«Nous ne cannibalisons pas nos offres»

Le Temps: Vous avez lancé il y a une semaine «iO», une application pour smartphone permettant d’effectuer des appels via Internet et d’envoyer des messages. Ne vous mettez-vous pas en danger avec ce service qui concurrence vos services traditionnels?

Carsten Schloter: Non, nous ne cannibalisons pas nos offres. Nous prenons simplement les devants face à une évolution technologique inéluctable. Il y a dix ans, la voix représentait 9 milliards de francs, soit la quasi-totalité de notre chiffre d’affaires. Aujourd’hui, elle ne pèse qu’environ 2 milliards. L’ensemble des services migre vers Internet, où des sociétés telles WhatsApp et Viber ne paient pas un centime pour utiliser notre réseau. Nous voulons du coup nous renforcer sur l’accès au réseau, en offrant la meilleure infrastructure, et en nous lançant aussi sur ces services internet.
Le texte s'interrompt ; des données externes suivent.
This design comes from an exercise in tuning for small area on the open sky130 flow, not from production work.
In this exercise RTL edits were held to simulation tests only and were not proved equivalent to the original.
Power is estimated from default activity; no workload was simulated.

[flow/flow/run.sh]
#!/bin/bash
set -euo pipefail
export CTS_ARGS="-sink_clustering_enable -repair_clock_nets -dont_use_dummy_load -sink_clustering_size 30 -sink_clustering_max_diameter 100"
export BUFFER_PORTS_ARGS="-inputs -outputs -buffer_cell sky130_fd_sc_hd__buf_1"
bash standard.sh > standard_flow.log 2>&1
[flow/standard.sh]
#!/bin/bash
# synth_recipe.tcl (not shown) runs the flow's synth.tcl, then flattens the netlist and writes it again
# the make line also repeats each setting of config.mk as NAME=value (left out here)
make -C /OpenROAD-flow-scripts/flow DESIGN_CONFIG=/design/flow/config.mk WORK_HOME=/design/flow/orfs CLKGATE_MAP_FILE= SYNTH_SCRIPT=/design/flow/synth_recipe.tcl "${@:-finish}"
[flow/config.mk]
export PLATFORM = sky130hd
export DESIGN_NAME = eeprom_seq
export DESIGN_NICKNAME = eeprom_seq
export VERILOG_FILES = /design/flow/design.v
export SDC_FILE = /design/flow/constraint.sdc
export NUM_CORES = 4
export LEC_CHECK = 0
export ABC_AREA = 1
export CAP_MARGIN = 20
export CORE_MARGIN = 2
export CORE_UTILIZATION = 65
export SLEW_MARGIN = 20
[flow/constraint.sdc]
create_clock -name core_clock -period 10.0 [get_ports {clk}]
set_input_delay 2.0000 -clock core_clock [delete_from_list [all_inputs] [get_ports {clk}]]
set_output_delay 2.0000 -clock core_clock [all_outputs]
set_load 0.01 [all_outputs]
– Mais face aux dizaines de millions d’utilisateurs de WhatsApp, «iO» est minuscule.

– Nous comptons déjà 220 000 utilisateurs, dont seulement 54% étaient auparavant clients chez nous. Donc, si nous pouvons vendre à des clients Orange ou Sunrise un pack supplémentaire coûtant 15 ou 25 francs par mois pour des appels illimités en Suisse ou vers l’étranger, ce sera toujours cela de gagné face à nos concurrents. De plus, ces clients ne seront peut-être pas satisfaits de la qualité des communications «iO» sur le réseau de ces concurrents – ils passeront peut-être ainsi chez Swisscom…

– Certes, mais «iO» demeure une petite communauté.
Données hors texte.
This is an optimization exercise on Yosys and OpenROAD, whose aim is small area, a short achievable clock period and few clock cycles per item, not a production implementation.
Function was checked by simulation only, so behaviour that the tests miss may differ from the original.
Power and IR drop assume default switching activity.

## flow/design.v (module list and top-level ports; edited modules follow where they fit)
// module ate1_pixel_unit: 1074 lines
// module ate1_fa: 10 lines
module ate1_pixel_unit (
    input  wire        clk,
    input  wire        rst,         
    input  wire        in_valid,
    output wire        in_ready,
    input  wire [3:0]  in_op,
    input  wire [63:0] in_d,
    input  wire [63:0] in_s,
    input  wire [16:0] in_t,
    output reg         out_valid,
    input  wire        out_ready,
    output reg  [63:0] out_p
);
  // ...
==> flow/flow/run.sh <==
#!/bin/bash
# Standard layout (bash standard.sh) with two changes to how it is made:
# - timing repair aims to leave flow/setup_margin ns of setup slack, so it
#   works towards a shorter period than the 16 ns clock (the SDC is unchanged);
# - the port buffers that buffer_ports inserts are buf_2 cells.
# The make output goes to flow_make.log; ORFS's own logs are under orfs/logs.
set -euo pipefail
export SETUP_SLACK_MARGIN=$(cat flow/setup_margin)
export BUFFER_PORTS_ARGS="-buffer_cell sky130_fd_sc_hd__buf_2"
bash standard.sh > flow_make.log 2>&1
==> flow/flow/setup_margin <==
10.5
==> flow/standard.sh <==
#!/bin/bash
# synth_recipe.tcl (not shown) runs the flow's synth.tcl, then flattens the netlist and writes it again
# the make line also repeats each setting of config.mk as NAME=value (left out here)
make -C /OpenROAD-flow-scripts/flow DESIGN_CONFIG=/design/flow/config.mk WORK_HOME=/design/flow/orfs CLKGATE_MAP_FILE= SYNTH_SCRIPT=/design/flow/synth_recipe.tcl "${@:-finish}"
==> flow/config.mk <==
export PLATFORM = sky130hd
export DESIGN_NAME = ate1_pixel_unit
export DESIGN_NICKNAME = ate1_pixel_unit
export VERILOG_FILES = /design/flow/design.v
export SDC_FILE = /design/flow/constraint.sdc
export NUM_CORES = 8
export LEC_CHECK = 0
export CAP_MARGIN = 20
export CORE_MARGIN = 2
export CORE_UTILIZATION = 35
export CTS_CLUSTER_DIAMETER = 200
export CTS_CLUSTER_SIZE = 20
export SLEW_MARGIN = 20
export SYNTH_HIERARCHICAL = 1
==> flow/constraint.sdc <==
create_clock -name core_clock -period 16.0 [get_ports {clk}]
set_input_delay 3.2000 -clock core_clock [delete_from_list [all_inputs] [get_ports {clk}]]
set_output_delay 3.2000 -clock core_clock [all_outputs]
set_load 0.01 [all_outputs]
==> summary.txt, run 1 <==
Status
  • Result of the run: finished clean

CTS
  • Post-cts gate resize count: 63
  • Number of buffers added by the clock tree synthesis step: 44
  • Total setup buffers inserted after CTS: 65

Power
  • Proportion of total power due to net switching: 0.463

Cells and area
  • Seq cells: 769
  • Most frequent cells in the layout: 1,340 x sky130_fd_sc_hd__nor2_1, 895 x sky130_fd_sc_hd__fa_1, 764 x sky130_fd_sc_hd__edfxtp_1, 493 x sky130_fd_sc_hd__ha_1, 342 x sky130_fd_sc_hd__nand2_1
  • Sequential standard cell area: 23,000 µm²
  • Number of flip-flops in the largest register: 128
  • Leading cell type in the layout, fill and taps excluded: sky130_fd_sc_hd__nor2_1

Critical path
  • FF-to-FF Start: ir_cw_a[12]
  • Worst Path Arrival: 5.81 ns
  • CP delay by family, top: adder cells
  • R2R setup slack: 10.62 ns

STA
  • Headroom to the max-slew limit: 0.292
  • Setup clock skew after layout: 0.0459 ns

Logic synthesis
  • Dominant cell type by area after synthesis: sky130_fd_sc_hd__edfxtp_1
  • Complex-gate fraction of the synthesized area: 0.119
  • Net count of the mapped netlist: 8,317
  • Xor/xnor cell area share of the yosys netlist: 0.0393
  • Post-synth EDFFs: 764

Min path
  • Worst hold path cell count: 0

Floorplan
  • Initial core utilization: 0.351

Routing
  • Met1 routed wirelength after detailed routing: 92,800 µm
  • Average wire per cell in the routed design: 24.0 µm

Global routing
  • Met3 Use GR: 0.0490
  • Pin count of the biggest net entering global routing: 90

Placement
  • Worst setup slack after placement: 9.42 ns
  • Post-detailed-placement cell area: 77,400 µm²
Testbench counts, summed over its fixed seeds: cycles 42,153, items 32,000.
==> inputs of run 2 (changes only) <==
--- a/flow/config.mk
+++ b/flow/config.mk
@@ -11,4 +11,5 @@
 export CTS_CLUSTER_DIAMETER = 200
 export CTS_CLUSTER_SIZE = 20
+export PLACE_DENSITY = 0.75
 export SLEW_MARGIN = 20
 export SYNTH_HIERARCHICAL = 1
==> run 2 against run 1 <==
Net effect: fmax fell by 1.7%; critical path depth fell by 1; largest power group unchanged; highest routed layer unchanged; total power rose by 0.36%; non-clock buffer count fell by 13; clock power barely moved; critical path type unchanged; flip-flop and latch count did not move; still clean; sequential power barely moved.
==> summary.txt, run 2 <==
Status
  • Result of the run: finished clean

STA
  • Time the worst path needs with I/O delays and setup: 5.47 ns
  • Unrepaired setup endpoints after global routing: yes
  • Final setup vio count: 0
  • Worst slew pin tran: 1.07 ns
  • Count of pins over their slew limit: 0
  • Final worst slack: 10.53 ns
  • Final Cycle Share: 0.342
  • Final-layout worst hold slack: 0.403 ns
  • Achievable clock frequency: 0.183 GHz
  • Headroom to the max-slew limit: 0.284 (-0.00728)
  • Hold Violations, Final: 0
  • Setup clock skew after layout: 0.0798 ns (+0.0339 ns)
  • Setup TNS: 0 ns

Routing
  • Number of vias per cell after detailed routing: 5.73
  • Average wire per cell in the routed design: 23.8 µm (-0.88%)
  • Post-route antenna net violation count: 0
  • Vias: 55,500
  • Number of DRC violations after detailed routing: 0
  • Count of routing violations after the opening detailed-route iteration: 5,867
  • First-pass detailed-route iteration total: 9
  • Total wirelength of the detailed-routed design: 231,000 µm

Power
  • Overall power consumption: 16.5 mW
  • Static leakage: 35.4 nW
  • Power Density: 205 nW/µm²
  • Maximum VDD drop: 144 µV

Placement
  • Port Buf Inserts: 218
  • Inst Count DP: 9,509
  • Worst setup slack after placement: 8.99 ns (-0.438 ns)
  • Post-detailed-placement cell area: 77,300 µm² (about the same)
  • Gpl congestion: 0.947
  • Total half-perimeter wirelength after legalization and detailed placement: 173,000 µm

Critical path
  • FF-to-FF Start: ir_cw_a[12]
  • CP Data Required Time: 16.43 ns
  • Number of buffer and inverter stages on the critical path: 2
  • Number of cells on the critical path: 12
  • R2R setup slack: 10.53 ns (-0.09 ns)
  • Depth of the worst register-to-register path: 12
  • Max stage delay on crit path: 0.57 ns
  • Terminus of the critical flop-to-flop path: p1_c[81]
  • Critical path's slowest cell: sky130_fd_sc_hd__fa_1
  • Worst Path Arrival: 5.90 ns (+0.09 ns)
  • CP Launch Type: flip-flop
  • Peak fanout along the critical path: 68
  • Cells traversed along the worst timing path: buf_8 -> a221oi_2 -> nand3_2 -> a21oi_1 -> buf_4 -> nor2_1 -> fa_1 -> fa_1 -> fa_1 -> fa_1 -> fa_1 -> fa_1
  • CP delay by family, top: adder cells
  • Crit Path Class: reg -> reg
  • Critical Path Sink Type: flip-flop
  • Worst path most repeated cell: sky130_fd_sc_hd__fa_1

Global routing
  • Number of antenna violations at the first check in global routing: 28
  • Met1 track demand over resource in global routing: 0.271
  • First-pass GRT wire length: 344,000 µm
  • Pin count of the biggest net entering global routing: 153 (+70%)
  • GRT Resource Usage Total: 0.213
  • Met3 Use GR: 0.0601 (+0.0111)
  • M2 GR Usage: 0.327
  • Residual overflow from global routing: 0
  • Global routing's busiest layer: met2
  • Via count of the first global-routing pass: 56,500

Min path
  • Worst hold path cell count: 0 (unchanged)
  • Min-Delay Path Class: reg -> reg
  • Hold Path End: p2_add[17]
  • Beginning of the worst hold path: p1_add[17]

Cells and area
  • # nets final: 8,508
  • Register with the most flip-flops: p1_s
  • Leading cell type in the layout, fill and taps excluded: sky130_fd_sc_hd__nor2_1
  • Relative area change from synthesis to final layout: 11.0%
  • Layout cells sized above 1: 0.125
  • Cell area after layout: 80,500 µm²
  • Number of flip-flops in the largest register: 128 (unchanged)
  • Cell Count, Final, Fillers Out: 9,685
  • Most frequent cells in the layout: 1,338 x sky130_fd_sc_hd__nor2_1, 895 x sky130_fd_sc_hd__fa_1, 764 x sky130_fd_sc_hd__edfxtp_1, 490 x sky130_fd_sc_hd__ha_1, 342 x sky130_fd_sc_hd__nand2_1
  • Post-Route Utilization: 0.390
  • Biggest registers after layout: p1_s: 128 flops, p1_c: 96 flops, p2_h: 72 flops

Logic synthesis
  • Synth Area in Adders: 0.333
  • Post-synthesis average cell area: 10.7 µm²
  • Post-synthesis sequential area ratio: 0.318
  • Synth warn: 7
  • Xor/xnor cell area share of the yosys netlist: 0.0393 (unchanged)
  • Async set or reset register ratio after synthesis: 0
  • Net count of the mapped netlist: 8,317 (unchanged)
  • Total of flip-flops plus latches after synthesis: 769
  • Post-synth top cells: 1,347 x sky130_fd_sc_hd__nor2_1, 895 x sky130_fd_sc_hd__fa_1, 764 x sky130_fd_sc_hd__edfxtp_1, 499 x sky130_fd_sc_hd__ha_1, 343 x sky130_fd_sc_hd__nand2_1
  • Cell area after synthesis: 72,600 µm²
  • Area fraction of the dominant cell type after synthesis: 0.316
  • Synthesized instance count: 6,770
  • Post-synth EDFFs: 764 (unchanged)
  • Share of synthesized cell area in and, or, nand and nor gates: 0.135
  • Complex-gate fraction of the synthesized area: 0.119 (unchanged)
  • Dominant cell type by area after synthesis: sky130_fd_sc_hd__edfxtp_1
  • Most instantiated library cell after synthesis: sky130_fd_sc_hd__nor2_1
  • Top_reg_cell synth: sky130_fd_sc_hd__edfxtp_1
  • Fraction of synthesized area in multiplexers: 0.0234
  • Number of library cell types mapped by synthesis: 92
  • Area contributors post-synth: sky130_fd_sc_hd__edfxtp_1 32%, sky130_fd_sc_hd__fa_1 25%, sky130_fd_sc_hd__ha_1 8.6%, sky130_fd_sc_hd__nor2_1 7.0%, sky130_fd_sc_hd__a21oi_1 2.2%
  • Dominant combinational cell family by area after synthesis: adder cells

CTS
  • Number of H-tree branching levels: 2
  • Number of buffers added by the clock tree synthesis step: 44 (unchanged)
  • Clock Pin Slew Worst Setup and Hold Paths: 0.12 ns
  • Count of clock tree sinks: 769
  • Largest buffer count on any clock path: 3
  • Hold Buf Count CTS: 0
  • CTS Root Buffer Type: sky130_fd_sc_hd__clkbuf_16
  • TritonCTS clock tree: done
  • Source-to-sink clock delay at the later pin of the worst-skew pair: 0.72 ns

Floorplan
  • Vertical die dimension: 459 µm
  • Number of top-level pins: 219
  • Cell row count: 167
  • Horizontal extent of the die: 459 µm
  • Initial core utilization: 0.351 (unchanged)
  • Core footprint: 207,000 µm²
  • Die Footprint: 211,000 µm²

Flow run
  • Max-cap violations: 0
-- run 2: cell counts after synthesis --
Identical to the previous run, type by type.
-- run 2: area by class of cell --
| class | instances | area [µm²] |
|---|---|---|
| inverters | 329 | 1240 |
| multi-input cells | 5381 | 48600 |
| flip-flops and latches | 769 | 23000 |
| well taps | 2704 | 3380 |
| repair buffers | 436 | 3080 |
| clock inverters | 3 | 41.3 |
| fillers | 19400 | 126000 |
| diodes | 11 | 27.5 |
| clock buffers | 52 | 1130 |
-- run 2: kinds of logic after synthesis --
group	Yosys count
xor gates and xnor gates	323
muxes	157
adders and majority gates	1394
AOI/OAI and AO/OA	1239
buffers and inverters	622
DFF	769
and+or+nand+nor	2266
-- run 2: where the power goes --
group          switching, mW  internal [mW]
logic                   6.60           4.95
registers              0.354           3.40
clock network          0.708          0.503
total                   7.66           8.85
-- run 2: repair_timing --
item                                   4_1_cts  5_1_grt
setup endpoints to repair                  230      201
gates resized for setup                     62      106
buffers inserted                            71       35
gates cloned                                 2        1
pin swaps                                    5       30
endpoints found under the hold margin        0        0
-- run 2: worst reg2reg max path, stage by stage, from the launching register on --
cell                       delay (ns)
sky130_fd_sc_hd__edfxtp_1        0.44
sky130_fd_sc_hd__buf_8           0.28
sky130_fd_sc_hd__a221oi_2        0.50
sky130_fd_sc_hd__nand3_2         0.35
sky130_fd_sc_hd__a21oi_1         0.33
sky130_fd_sc_hd__buf_4           0.33
sky130_fd_sc_hd__nor2_1          0.12
sky130_fd_sc_hd__fa_1            0.48
sky130_fd_sc_hd__fa_1            0.46
sky130_fd_sc_hd__fa_1            0.51
sky130_fd_sc_hd__fa_1            0.43
sky130_fd_sc_hd__fa_1            0.57
sky130_fd_sc_hd__fa_1            0.41
-- run 2: worst max path at each step --
stage                 from        to  slack (ns)
2_1_floorplan     ir_valid  in_ready        9.93
4_1_cts        ir_cw_a[12]   p1_c[8]       10.45
6_report       ir_cw_a[12]  p1_c[81]       10.53
3_3_place_gp       in_s[0]  ir_s[14]        8.81
3_5_place_dp       in_s[0]  ir_s[14]        8.99
5_1_grt           p1_s[52]  p2_h[30]       10.41
-- run 2: per-module statistics from Yosys, one instance, submodules excluded --
module	area [µm²]	flip-flops and latches	copies in the design	cells
ate1_pixel_unit	55100	769	1	5898
ate1_fa	20.0	0	872	1
-- run 2: layer usage --
layer | share of wire | vias up
li1 | - | 23900
met1 | 0.39 | 27500
met2 | 0.44 | 3209
met3 | 0.11 | 781
met4 | 0.061 | 8
met5 | 0.00023 | -
==> inputs of run 3 (changes only) <==
==> flow/flow/setup_margin (replaced) <==
10.9
--- a/flow/config.mk
+++ b/flow/config.mk
@@ -11,5 +11,4 @@
 export CTS_CLUSTER_DIAMETER = 200
 export CTS_CLUSTER_SIZE = 20
-export PLACE_DENSITY = 0.75
 export SLEW_MARGIN = 20
 export SYNTH_HIERARCHICAL = 1
==> run 3 against run 2 <==
Net effect: area after synthesis unchanged; sequential power about the same; critical endpoint is now p2_h[2]; sequential share of layout area decreased by 1.3 points; via count increased by 1.8%; still clean on timing, DRC and antenna; critical path type unchanged; highest routed layer unchanged; flip-flop and latch count unchanged; combinational power increased by 5%; total power increased by 3.8%; register-to-register slack improved by 0.28 ns.
==> summary.txt, run 3 <==
Status
  • Result of the run: finished clean

Logic synthesis
  • Synthesized instance count: 6,770 (unchanged)
  • Area fraction of the dominant cell type after synthesis: 0.316 (unchanged)
  • Cell area after synthesis: 72,600 µm² (unchanged)
  • Area contributors post-synth: sky130_fd_sc_hd__edfxtp_1 32%, sky130_fd_sc_hd__fa_1 25%, sky130_fd_sc_hd__ha_1 8.6%, sky130_fd_sc_hd__nor2_1 7.0%, sky130_fd_sc_hd__a21oi_1 2.2%
  • Synth warn: 7 (unchanged)
  • Post-synthesis sequential area ratio: 0.318 (unchanged)
  • Post-synth EDFFs: 764 (unchanged)
  • Total of flip-flops plus latches after synthesis: 769 (unchanged)
  • Async set or reset register ratio after synthesis: 0 (unchanged)
  • Post-synth top cells: 1,347 x sky130_fd_sc_hd__nor2_1, 895 x sky130_fd_sc_hd__fa_1, 764 x sky130_fd_sc_hd__edfxtp_1, 499 x sky130_fd_sc_hd__ha_1, 343 x sky130_fd_sc_hd__nand2_1
  • Most instantiated library cell after synthesis: sky130_fd_sc_hd__nor2_1
  • Post-synthesis average cell area: 10.7 µm² (unchanged)
  • Top_reg_cell synth: sky130_fd_sc_hd__edfxtp_1
  • Net count of the mapped netlist: 8,317 (unchanged)
  • Number of library cell types mapped by synthesis: 92 (unchanged)
  • Dominant cell type by area after synthesis: sky130_fd_sc_hd__edfxtp_1

Routing
  • Total wirelength of the detailed-routed design: 240,000 µm (+4.1%)
  • Vias: 56,500 (+1.8%)
  • Average wire per cell in the routed design: 24.2 µm (+1.6%)
  • Post-route antenna net violation count: 0 (unchanged)
  • First-pass detailed-route iteration total: 10 (+1)
  • Count of routing violations after the opening detailed-route iteration: 5,929 (+1.1%)
  • Number of vias per cell after detailed routing: 5.69 (-0.66%)
  • Number of DRC violations after detailed routing: 0 (unchanged)

Cells and area
  • Final-layout fill cell count: 19,500 (+0.36%)
  • # nets final: 8,751 (+2.9%)
  • Layout cells sized above 1: 0.180 (+0.0551)
  • Relative area change from synthesis to final layout: 16.1%
  • Leading cell type in the layout, fill and taps excluded: sky130_fd_sc_hd__nor2_1
  • Cell Count, Final, Fillers Out: 9,927 (+2.5%)
  • Register with the most flip-flops: p1_s
  • Number of flip-flops in the largest register: 128 (unchanged)
  • Biggest registers after layout: p1_s: 128 flops, p1_c: 96 flops, p2_h: 72 flops
  • Cell area after layout: 84,200 µm² (+4.6%)
  • Most frequent cells in the layout: 1,337 x sky130_fd_sc_hd__nor2_1, 850 x sky130_fd_sc_hd__fa_1, 764 x sky130_fd_sc_hd__edfxtp_1, 469 x sky130_fd_sc_hd__ha_1, 340 x sky130_fd_sc_hd__nand2_1
  • Post-Route Utilization: 0.408 (+0.0178)

STA
  • Hold Violations, Final: 0 (unchanged)
  • Setup TNS: 0 ns (unchanged)
  • Worst slew pin tran: 1.30 ns (+0.223 ns)
  • Headroom to the max-slew limit: 0.136 (-0.149)
  • Final-layout worst hold slack: 0.403 ns (-0.0000900 ns)
  • Final Cycle Share: 0.324 (-0.0177)
  • Setup clock skew after layout: 0.0595 ns (-0.0203 ns)
  • Time the worst path needs with I/O delays and setup: 5.19 ns (-0.284 ns)
  • Final setup vio count: 0 (unchanged)
  • Achievable clock frequency: 0.193 GHz (+5.5%)
  • Count of pins over their slew limit: 0 (unchanged)
  • Unrepaired setup endpoints after global routing: yes
  • Final worst slack: 10.81 ns (+0.284 ns)

Global routing
  • Residual overflow from global routing: 0 (unchanged)
  • Pin count of the biggest net entering global routing: 94 (-39%)
  • Via count of the first global-routing pass: 56,200 (-0.62%)
  • Number of antenna violations at the first check in global routing: 23 (-18%)
  • GRT Resource Usage Total: 0.218 (+0.00488)
  • First-pass GRT wire length: 351,000 µm (+2.0%)

Min path
  • Min-Delay Path Class: reg -> reg
  • Worst hold path cell count: 0 (unchanged)
  • Beginning of the worst hold path: p1_add[22]
  • Hold Path End: p2_add[22]

Critical path
  • FF-to-FF Start: p1_s[10]
  • Max stage delay on crit path: 0.44 ns (-0.13 ns)
  • Critical Path Sink Type: flip-flop
  • Terminus of the critical flop-to-flop path: p2_h[2]
  • Cells traversed along the worst timing path: ha_1 -> o21ai_2 -> o21ai_2 -> a2111o_1 -> a31oi_4 -> o31ai_4 -> a21oi_1 -> nor2_1 -> o41ai_2 -> o21ai_2 -> xnor2_2 -> ha_4 -> nand4_1 -> nor2_2 -> nand2_1 -> or3_4 -> nor3_4 -> and2_4 -> a211oi_4 -> buf_4 -> a211oi_4 -> buf_6 -> buf_12
  • Depth of the worst register-to-register path: 23 (+11)
  • R2R setup slack: 10.81 ns (+0.28 ns)
  • Number of buffer and inverter stages on the critical path: 3 (+1)
  • Peak fanout along the critical path: 6 (-91%)
  • Critical path's slowest cell: sky130_fd_sc_hd__a2111o_1
  • CP Launch Type: flip-flop
  • CP Data Required Time: 16.39 ns (-0.04 ns)
  • Crit Path Class: reg -> reg
  • Worst path most repeated cell: sky130_fd_sc_hd__o21ai_2
  • Worst Path Arrival: 5.58 ns (-0.32 ns)
  • CP delay by family, top: compound AO/OA/AOI/OAI gates

CTS
  • TritonCTS clock tree: done
  • Number of buffers added by the clock tree synthesis step: 44 (unchanged)
  • Number of H-tree branching levels: 2 (unchanged)
  • Largest buffer count on any clock path: 3 (unchanged)
  • Clock Pin Slew Worst Setup and Hold Paths: 0.10 ns (-0.02 ns)
  • Hold Buf Count CTS: 0 (unchanged)
  • CTS Root Buffer Type: sky130_fd_sc_hd__clkbuf_16
  • Source-to-sink clock delay at the later pin of the worst-skew pair: 0.71 ns (about the same)
  • Count of clock tree sinks: 769 (unchanged)

Placement
  • Inst Count DP: 9,528 (+0.20%)
  • Gpl congestion: 0.953 (+0.62%)
  • Total half-perimeter wirelength after legalization and detailed placement: 178,000 µm (+2.3%)
  • Worst setup slack after placement: 10.05 ns (+1.06 ns)
  • Port Buf Inserts: 218 (unchanged)
  • Post-detailed-placement cell area: 77,900 µm² (+0.73%)

Power
  • Static leakage: 36.9 nW (+4.5%)
  • Maximum VDD drop: 118 µV (-18%)
  • Power Density: 204 nW/µm² (-0.74%)
  • Overall power consumption: 17.1 mW (+3.8%)

Floorplan
  • Core footprint: 207,000 µm² (unchanged)
  • Number of top-level pins: 219 (unchanged)
  • Cell row count: 167 (unchanged)
  • Initial core utilization: 0.351 (unchanged)
  • Horizontal extent of the die: 459 µm (unchanged)
  • Vertical die dimension: 459 µm (unchanged)
  • Die Footprint: 211,000 µm² (unchanged)

Flow run
  • Max-cap violations: 0 (unchanged)
run 3: cell counts after synthesis:
Identical to the previous run, type by type.
run 3: timing repair:
action	CTS	global route
gates cloned	4	20
pin swaps	48	120
gates resized for setup	127	317
buffers inserted	130	173
setup endpoints to repair	267	218
run 3: logic make-up (layout without fill, tap and decap cells):
logic type	Yosys count	after routing	synth area share
AOI/OAI and AO/OA	1239	1240	0.119
xor gates and xnor gates	323	323	0.0393
adders and majority gates	1394	1394	0.333
buffers and inverters	622	1064	0.0326
DFF	769	769	0.318
muxes	157	157	0.0234
other	0	9	0
and+or+nand+nor	2266	2267	0.135
run 3: power breakdown:
part | internal, mW | total [mW] | switching [mW]
registers | 3.40 | 3.75 | 0.355
logic | 5.33 | 12.2 | 6.84
clock network | 0.506 | 1.22 | 0.714
run 3: Yosys stat by module (local to each module, per instance):
module | cells inside | times used | area (µm²)
ate1_pixel_unit | 5898 | 1 | 55100
ate1_fa | 1 | 872 | 20.0
run 3: worst max path at each step:
stage,startpoint,end,slack (ns),cells past startpoint
floorplan,ir_valid,in_ready,9.93,3
global placement,in_s[0],ir_s[16],10.10,15
detailed placement,ir_cw_a[12],p1_c[17],10.05,11
CTS,ir_last,in_ready,10.56,4
global route,p1_s[10],p2_h[2],10.58,23
finish,p1_s[10],p2_h[2],10.81,23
– Non, car l’application permet, en payant un supplément, d’appeler six milliards de Terriens. Viber ne permet pas cela. Tout comme WhatsApp ne permet pas d’envoyer des messages à tous les téléphones. J’ajoute que «iO» devra permettre, en 2014, de dévier très facilement les appels de son téléphone fixe vers son mobile, ce qui ouvre de nouvelles perspectives aux particuliers et aux PME.

– Le directeur d’Orange a récemment estimé que vos abonnements mobiles s’adressaient surtout aux riches…

– C’est ridicule. Dès qu’ils optent pour Infinity, nos clients [ndlr: abonnement mobile sans limite de données] doublent le volume de données téléchargées. Télécharger 3 Go de données, notamment si l’on utilise des applications telle Spotify [streaming de musique], cela arrive très vite. Donc les offres tarifaires d’Orange sont un frein pour les consommateurs.

– Que pensez-vous du projet européen de supprimer le roaming?

– C’est irréaliste, car cela ne tient pas compte des spécificités de chaque pays. Si le Luxembourg a les tarifs les moins élevés, toute l’Europe va acheter des cartes SIM dans ce pays et plus aucun autre opérateur européen ne sera capable d’investir chez lui.